Fascinating thought...
I like the article, but to be true to it's mathematical foundation, it should consider (in bold)
The change in likelihood of a successful lift vs. lifter proficiency with all other factors being constant. At least the diff. eq. professor stuck in my head from grad school many years ago kept telling me as I read the article.
seems complicated
1st attempt: something you can triple/have tripled
2nd attempt: something more the 1st
3rd attempt: something a little more than a 2nd
Are there datasets that contain this type of information?
I would think the key pieces of information would be the amount of the weight the lifter trained (last group of 5's), time since last trainings session along with previous pr's. Essentially, this is creating the performance curve that Rip talks about in his lectures. The challenge is the accuracy of the curve.
I'm also thinking the probability estimates would be conditional. If a person misses his first attempt, it would change the odds of making the next attempt. (I'm not smart enough to figure out these revised calculations.) The key premise is being to choose an aggressive - but not too aggressive first weight - and then determining the jump from weight 2 and then weight 3.
Attempts to construct the logit curve for a given lifter are likely to be essentially hopeless. Why? Suppose a lifter has a 50% chance of making a lift. The number of trials, n, you have to run in order to establish P(making lift) to within a 10% standard deviation is given roughly by sqrt(0.25/n) = 0.1, which gives 25. How often do you test a ~ 1 RM? Is the timescale for 25 such attempts short or long compared to the evolution of your own true logit function? Probably long. In which case, you're measuring something that's almost certainly already changed because your proficiency has changed.
Isn't the goal trying to develop something useful for the lifter to determine how much weight he should put on the bar? If he is a competitive lifter, he should be gathering as much data as possible to best determine the amount of weight to be put on the bar. Although there may not be enough data for an individual logit, I would have to think their is enough for the population of lifters.

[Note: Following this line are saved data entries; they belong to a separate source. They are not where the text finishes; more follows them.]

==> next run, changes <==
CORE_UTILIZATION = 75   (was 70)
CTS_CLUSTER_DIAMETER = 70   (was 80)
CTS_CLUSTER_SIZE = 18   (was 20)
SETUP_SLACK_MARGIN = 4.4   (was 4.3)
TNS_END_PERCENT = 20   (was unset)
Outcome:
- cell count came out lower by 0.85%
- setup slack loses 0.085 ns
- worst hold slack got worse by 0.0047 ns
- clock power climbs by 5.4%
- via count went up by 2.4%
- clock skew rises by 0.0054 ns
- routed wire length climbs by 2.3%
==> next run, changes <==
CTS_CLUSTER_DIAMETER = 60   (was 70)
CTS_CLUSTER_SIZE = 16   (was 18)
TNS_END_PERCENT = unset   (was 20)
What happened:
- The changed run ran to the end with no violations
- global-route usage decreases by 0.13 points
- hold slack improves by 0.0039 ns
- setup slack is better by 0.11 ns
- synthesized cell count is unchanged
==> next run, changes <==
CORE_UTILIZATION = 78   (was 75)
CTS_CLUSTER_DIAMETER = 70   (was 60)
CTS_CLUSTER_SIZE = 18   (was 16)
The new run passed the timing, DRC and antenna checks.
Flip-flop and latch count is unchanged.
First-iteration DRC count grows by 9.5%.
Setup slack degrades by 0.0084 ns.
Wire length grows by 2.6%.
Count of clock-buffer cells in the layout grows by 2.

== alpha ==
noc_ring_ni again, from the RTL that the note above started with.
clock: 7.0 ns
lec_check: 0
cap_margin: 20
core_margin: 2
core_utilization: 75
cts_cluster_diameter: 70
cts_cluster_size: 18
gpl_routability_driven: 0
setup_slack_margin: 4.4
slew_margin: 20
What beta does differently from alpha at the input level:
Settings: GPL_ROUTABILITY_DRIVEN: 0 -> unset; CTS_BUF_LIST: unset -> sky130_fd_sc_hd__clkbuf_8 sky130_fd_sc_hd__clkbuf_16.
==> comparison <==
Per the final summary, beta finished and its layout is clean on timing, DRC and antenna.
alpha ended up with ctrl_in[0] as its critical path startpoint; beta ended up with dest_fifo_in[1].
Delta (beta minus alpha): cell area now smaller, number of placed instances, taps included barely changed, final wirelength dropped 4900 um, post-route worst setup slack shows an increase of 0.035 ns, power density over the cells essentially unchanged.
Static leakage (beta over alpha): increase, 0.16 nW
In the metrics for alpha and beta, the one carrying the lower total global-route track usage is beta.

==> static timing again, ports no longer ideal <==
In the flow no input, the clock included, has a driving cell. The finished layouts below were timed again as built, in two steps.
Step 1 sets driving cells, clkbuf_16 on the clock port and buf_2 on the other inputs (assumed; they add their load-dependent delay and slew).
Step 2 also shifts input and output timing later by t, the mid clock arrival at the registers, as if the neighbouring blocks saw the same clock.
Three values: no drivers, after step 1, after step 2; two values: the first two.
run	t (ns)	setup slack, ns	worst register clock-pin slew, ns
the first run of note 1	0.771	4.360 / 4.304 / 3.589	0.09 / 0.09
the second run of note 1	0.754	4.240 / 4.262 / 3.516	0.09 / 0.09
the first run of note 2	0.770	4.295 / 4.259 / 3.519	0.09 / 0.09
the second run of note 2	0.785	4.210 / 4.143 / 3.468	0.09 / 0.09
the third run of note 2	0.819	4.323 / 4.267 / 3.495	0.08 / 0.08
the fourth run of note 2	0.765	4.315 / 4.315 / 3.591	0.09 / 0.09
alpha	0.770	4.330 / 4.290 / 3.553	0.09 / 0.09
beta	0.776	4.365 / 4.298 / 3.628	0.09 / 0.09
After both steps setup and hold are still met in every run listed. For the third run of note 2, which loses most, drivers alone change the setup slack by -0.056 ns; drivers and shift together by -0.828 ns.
Context: an optimization exercise on an open-source flow, tuned for small area, a short achievable clock period and few clock cycles. The choices shown serve that exercise and are no tape-out recipe. At most, simulation tests tie the RTL to the original design; equivalence was not proved. Power figures rest on the tool's default switching activity, not on a simulated workload. No driver is modelled on the clock port, so clocking that relies on it looks cheaper here than on a real chip.

==> flow/design.v (excerpt) <==
module box3x3_star_detect_top (
   input  logic                           clock,
   input  logic                           reset,
   input  logic                           req_valid,
   output logic                           req_ready,
   input  logic [b3sd_pkg::PIX_W-1:0]     req_pixel,
   output logic                           rsp_valid,
   input  logic                           rsp_ready,
   output logic                           rsp_star,
   output logic                           rsp_end_of_row,
   output logic                           rsp_end_of_frame,
   input  logic                           csr_valid,
   output logic                           csr_ready,
   input  logic [b3sd_pkg::CSR_IDX_W-1:0] csr_index,
   input  logic [b3sd_pkg::CSR_DATA_W-1:0] csr_data
);
Settings: LEC_CHECK=0, CAP_MARGIN=20, CORE_MARGIN=2, CORE_UTILIZATION=70, PLACE_DENSITY=0.72, SETUP_SLACK_MARGIN=3.2, SLEW_MARGIN=20; clock period 5.5 ns.
standard.sh (not shown) runs the stock make flow with config.mk's settings and CLKGATE_MAP_FILE= SYNTH_SCRIPT=/design/flow/synth_recipe.tcl, a recipe that flattens the netlist after the stock synthesis.
==> flow/flow/run.sh <==
#!/bin/bash
# Standard layout with plain buffers on the ports and no CTS dummy loads.
set -euo pipefail
export BUFFER_PORTS_ARGS="-buffer_cell sky130_fd_sc_hd__buf_2"
export CTS_ARGS="-sink_clustering_enable -repair_clock_nets -dont_use_dummy_load -sink_clustering_size 30 -sink_clustering_max_diameter 100"
bash standard.sh > standard.log 2>&1
Testbench counts at the start, summed over its fixed seeds: cycles 49,192.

As an individual, there certainly should be enough data to create a regression. Yes - the data will change as the person changes - but correct me if I'm wrong but the curved line that is drawn appears to mimic an equation with elements raised to a power.
That may be the goal, but practically, it's not going to work. There is so much uncertainty on the true value of P(z=% of 1 RM) for any given z that you aren't going to get reliable results unless you, as I said, gather a lot of data points. Practically, this isn't possible for one person because their function will evolve too much over the course of collecting the data.
Granted, but this formalism doesn't really help with that. It's a mathematical exercise limited in practical application by the objections raised in this thread.
This is a more interesting idea, but you have to think that there's enough variance in individual responses to training that it's not useful for the individual lifer.
We don't actually know what the functional form of P(z= % of 1 RM) is, and there's no theoretical reason to pick one over the other really. Without that guidance, you have to rely on the data themselves to build the function; a regression won't work.